– ¡Ya no puedo, mamá! ¡No puedo fingir más como si no vea cómo cambias todos los días!
La voz de Irina me arrancó el corazón. Ella se paró en el marco de la puerta, con ojos tímidos, y yo, Ana, la miramos sin poder decir una palabra.

Mis manos temblaron en la taza de té, y en mi pecho sentí cómo todos los años se retiraban de las mentiras y el miedo.
Todo comenzó en una noche helada de enero en 1992. Mi esposo, Doru, había desaparecido unos meses antes, nos había dejado con deuda y promesas vacías.
Estaba solo con Irina, que tenía solo tres años. En una Rumania que había surgido recién llegado del comunismo, sin trabajo para mujeres solteras y sin apoyo, tenía la sensación de que el mundo se derrumba por encima de mí.
Traté de encontrar trabajo en la fábrica textil de la ciudad, pero me dijeron directamente: «No contratamos mujeres con niños pequeños. No eres confiable».
Una noche, en la serpiente de pan, conocí a Vasile, un vecino del bloque de apartamentos al lado. Dijo que los trabajadores fueron buscados en el sitio de construcción en las afueras.
«Pero las mujeres no los toman, Ana. Si quieres probar suerte … tal vez pueda ayudarte con una identificación falsa».
Estuve despierto toda la noche. Ocultar mi identidad? Vivir como un hombre? Pero, ¿qué más debería haber hecho? Irina necesitaba comida, ropa y calidez. A la mañana siguiente me convertí en «Andrei Popa», trabajador de la construcción no calificado.
Me corté el cabello brevemente, me até los senos con rayas de tela y tomé prestada la ropa de mi hermano.
Los años fueron difíciles. Siempre mantuve mi cabeza en el sitio de construcción, evité hablar de familiares o mujeres.
Mis colegas a veces me burlaron: «Andrei, ¿nunca bebes con nosotros? ¿No tienes esposa?» Me reí por forzado y cambié el tema. Por la noche llegué a casa exhausto, pero Irina me estaba esperando con ojos grandes y interrogadores.
– Mamá, ¿por qué nunca vienes a la escuela? Todos los niños tienen a sus padres allí …
Siempre encontré excusas: «Mamá tiene que trabajar mucho, cariño. Pero te amo».
Cuando Irina creció y fue a la escuela secundaria, sentí la distancia entre nosotros. Era una chica inteligente y sensible, pero siempre se fue. Un día encontré un diario debajo de su almohada.
Leí en secreto: «Me avergüenzo de mi madre. No sé quién es realmente. Es como si viviéramos en una mentira».
Lloré toda la noche. Pensé en decirle la verdad, pero tenía miedo de que ella me odiara o sufriera más. Además: si hubiera trabajado ilegalmente bajo una identidad falsa, lo perdería todo.
Años duros siguieron. Hice todo para que Irina pudiera estudiar en Bucarest. Trabajé en dos frentes: durante el día en el sitio de construcción, por la noche como limpiador en una pequeña empresa. Nunca me quejé.
Un día, cuando llegó a casa con el diploma y dijo: «Mamá, lo hice gracias a ti», sentí que todas las víctimas habían valido la pena.
Pero la mentira creció como una sombra entre nosotros. Irina comenzó a trabajar en una gran empresa en la ciudad y trajo a sus amigos a casa. Fue cada vez más difícil para mí desempeñar el papel del hombre duro y lejano.

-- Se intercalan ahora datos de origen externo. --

==> src/sv/mwsl_pkg.sv <==
// ----------------------------------------------------------------------------
// Mecanum wheel speed limiter package
// Shared widths and the request record types that travel down the pipeline.
// ----------------------------------------------------------------------------
`default_nettype none

package mwsl_pkg;

  localparam int SPEED_BITS = 16;
  localparam int WHEEL_W    = SPEED_BITS + 2;   // one wheel speed, signed
  localparam int MAG_W      = SPEED_BITS + 1;   // magnitude of one wheel speed
  localparam int LIMIT_W    = 17;               // limit register width
  localparam int QUOT_W     = LIMIT_W;          // scaled magnitude never exceeds the limit
  localparam int PROD_W     = MAG_W + LIMIT_W;  // magnitude times limit
  localparam int NUM_WHEELS = 4;

  localparam logic [LIMIT_W-1:0] LIMIT_RESET = LIMIT_W'(98304);

  // Wheel order: front right, front left, rear left, rear right.
  localparam int WHEEL_FR = 0;
  localparam int WHEEL_FL = 1;
  localparam int WHEEL_RL = 2;
  localparam int WHEEL_RR = 3;

  typedef logic signed [WHEEL_W-1:0] wheel_t;
  typedef logic [MAG_W-1:0]          mag_t;

  // Output of the mixing and peak search stages.
  typedef struct packed {
    logic                          valid;
    logic                          scaled;
    mag_t                          peak;
    wheel_t [NUM_WHEELS-1:0]       wheel;
    mag_t   [NUM_WHEELS-1:0]       mag;
  } mix_out_t;

  // One wheel inside the divider.
  typedef struct packed {
    logic              neg;
    wheel_t            wheel;
    logic [MAG_W-1:0]  rem;
    logic [QUOT_W-1:0] dq;    // dividend bits shift out the top, quotient bits in the bottom
  } div_lane_t;

  typedef struct packed {
    logic                         valid;
    logic                         scaled;
    mag_t                         peak;
    div_lane_t [NUM_WHEELS-1:0]   lane;
  } div_stage_t;

endpackage

`default_nettype wire

==> src/sv/mwsl_mix.sv <==
// ----------------------------------------------------------------------------
// Mecanum wheel mixing and peak search
// Three register stages: wheel sums, magnitudes with pairwise maximum, then the
// overall peak and its compare against the limit.
// ----------------------------------------------------------------------------
`default_nettype none

module mwsl_mix (
  input  wire                                logic clk,
  input  wire                                logic rst,
  input  wire                                logic in_valid,
  input  wire  logic signed [mwsl_pkg::SPEED_BITS-1:0] speed_forward,
  input  wire  logic signed [mwsl_pkg::SPEED_BITS-1:0] speed_sideways,
  input  wire  logic signed [mwsl_pkg::SPEED_BITS-1:0] speed_rotate,
  input  wire  logic [mwsl_pkg::LIMIT_W-1:0]           limit,
  output mwsl_pkg::mix_out_t                           mix_out
);
  import mwsl_pkg::*;

  // Stage 1
  logic                    s1_valid;
  wheel_t [NUM_WHEELS-1:0] s1_wheel;
  // Stage 2
  logic                    s2_valid;
  wheel_t [NUM_WHEELS-1:0] s2_wheel;
  mag_t   [NUM_WHEELS-1:0] s2_mag;
  mag_t                    s2_max_front;
  mag_t                    s2_max_rear;

  wheel_t                  fwd;
  wheel_t                  side;
  wheel_t                  rot;
  wheel_t [NUM_WHEELS-1:0] wheel_next;
  mag_t   [NUM_WHEELS-1:0] mag_next;
  mag_t                    peak_next;

  assign fwd  = WHEEL_W'(speed_forward);
  assign side = WHEEL_W'(speed_sideways);
  assign rot  = WHEEL_W'(speed_rotate);

  always_comb begin
    wheel_next[WHEEL_FR] = -fwd - side - rot;
    wheel_next[WHEEL_FL] =  fwd - side - rot;
    wheel_next[WHEEL_RL] =  fwd + side - rot;
    wheel_next[WHEEL_RR] = -fwd + side - rot;
  end

  always_comb begin
    for (int i = 0; i < NUM_WHEELS; i++) begin
      mag_next[i] = s1_wheel[i][WHEEL_W-1] ? MAG_W'(-s1_wheel[i]) : MAG_W'(s1_wheel[i]);
    end
  end

  assign peak_next = (s2_max_front > s2_max_rear) ? s2_max_front : s2_max_rear;

  always_ff @(posedge clk) begin
    if (rst) begin
      s1_valid      <= 1'b0;
      s2_valid      <= 1'b0;
      mix_out.valid <= 1'b0;
    end else begin
      s1_valid      <= in_valid;
      s2_valid      <= s1_valid;
      mix_out.valid <= s2_valid;
    end
    s1_wheel     <= wheel_next;
    s2_wheel     <= s1_wheel;
    s2_mag       <= mag_next;
    s2_max_front <= (mag_next[WHEEL_FR] > mag_next[WHEEL_FL]) ? mag_next[WHEEL_FR]
                                                              : mag_next[WHEEL_FL];
    s2_max_rear  <= (mag_next[WHEEL_RL] > mag_next[WHEEL_RR]) ? mag_next[WHEEL_RL]
                                                              : mag_next[WHEEL_RR];
    mix_out.wheel  <= s2_wheel;
    mix_out.mag    <= s2_mag;
    mix_out.peak   <= peak_next;
    mix_out.scaled <= {{(LIMIT_W + 1){1'b0}}, peak_next} > {{(MAG_W + 1){1'b0}}, limit};
  end

endmodule

`default_nettype wire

Una noche, cuando pensé que estaba durmiendo, me atrapó llorando en el baño. Ella entró sin golpear y vio cómo me quité los vendas de mi pecho.
– Mamá … ¿Qué estás haciendo?
Me congelé. Ya no podía mentir.
– Irina … no soy Andrei. Soy Ana. Hice todo por ti …
Ella estalló llorando y me abrazó.
– ¿Por qué no me dijiste eso? ¿Por qué sufriste tantos años?
– Porque tenía miedo de perder todo … para perderte.
Seguieron pesados meses llenos de explicaciones y lágrimas. Irina me perdona, pero la herida se queda. Intentamos reconstruir lo que la mentira destruyó.
Hoy tengo 63 años y todavía me pregunto si actué correctamente o mal.
Tal vez mi víctima Irina salvó el hambre y la humillación, pero le costó confianza en mí y en el mundo.
¿Cuántas madres en Rumania tienen que ocultar su verdadera cara para proteger a sus hijos? ¿Y cuánto puedes sacrificarte sin perderte?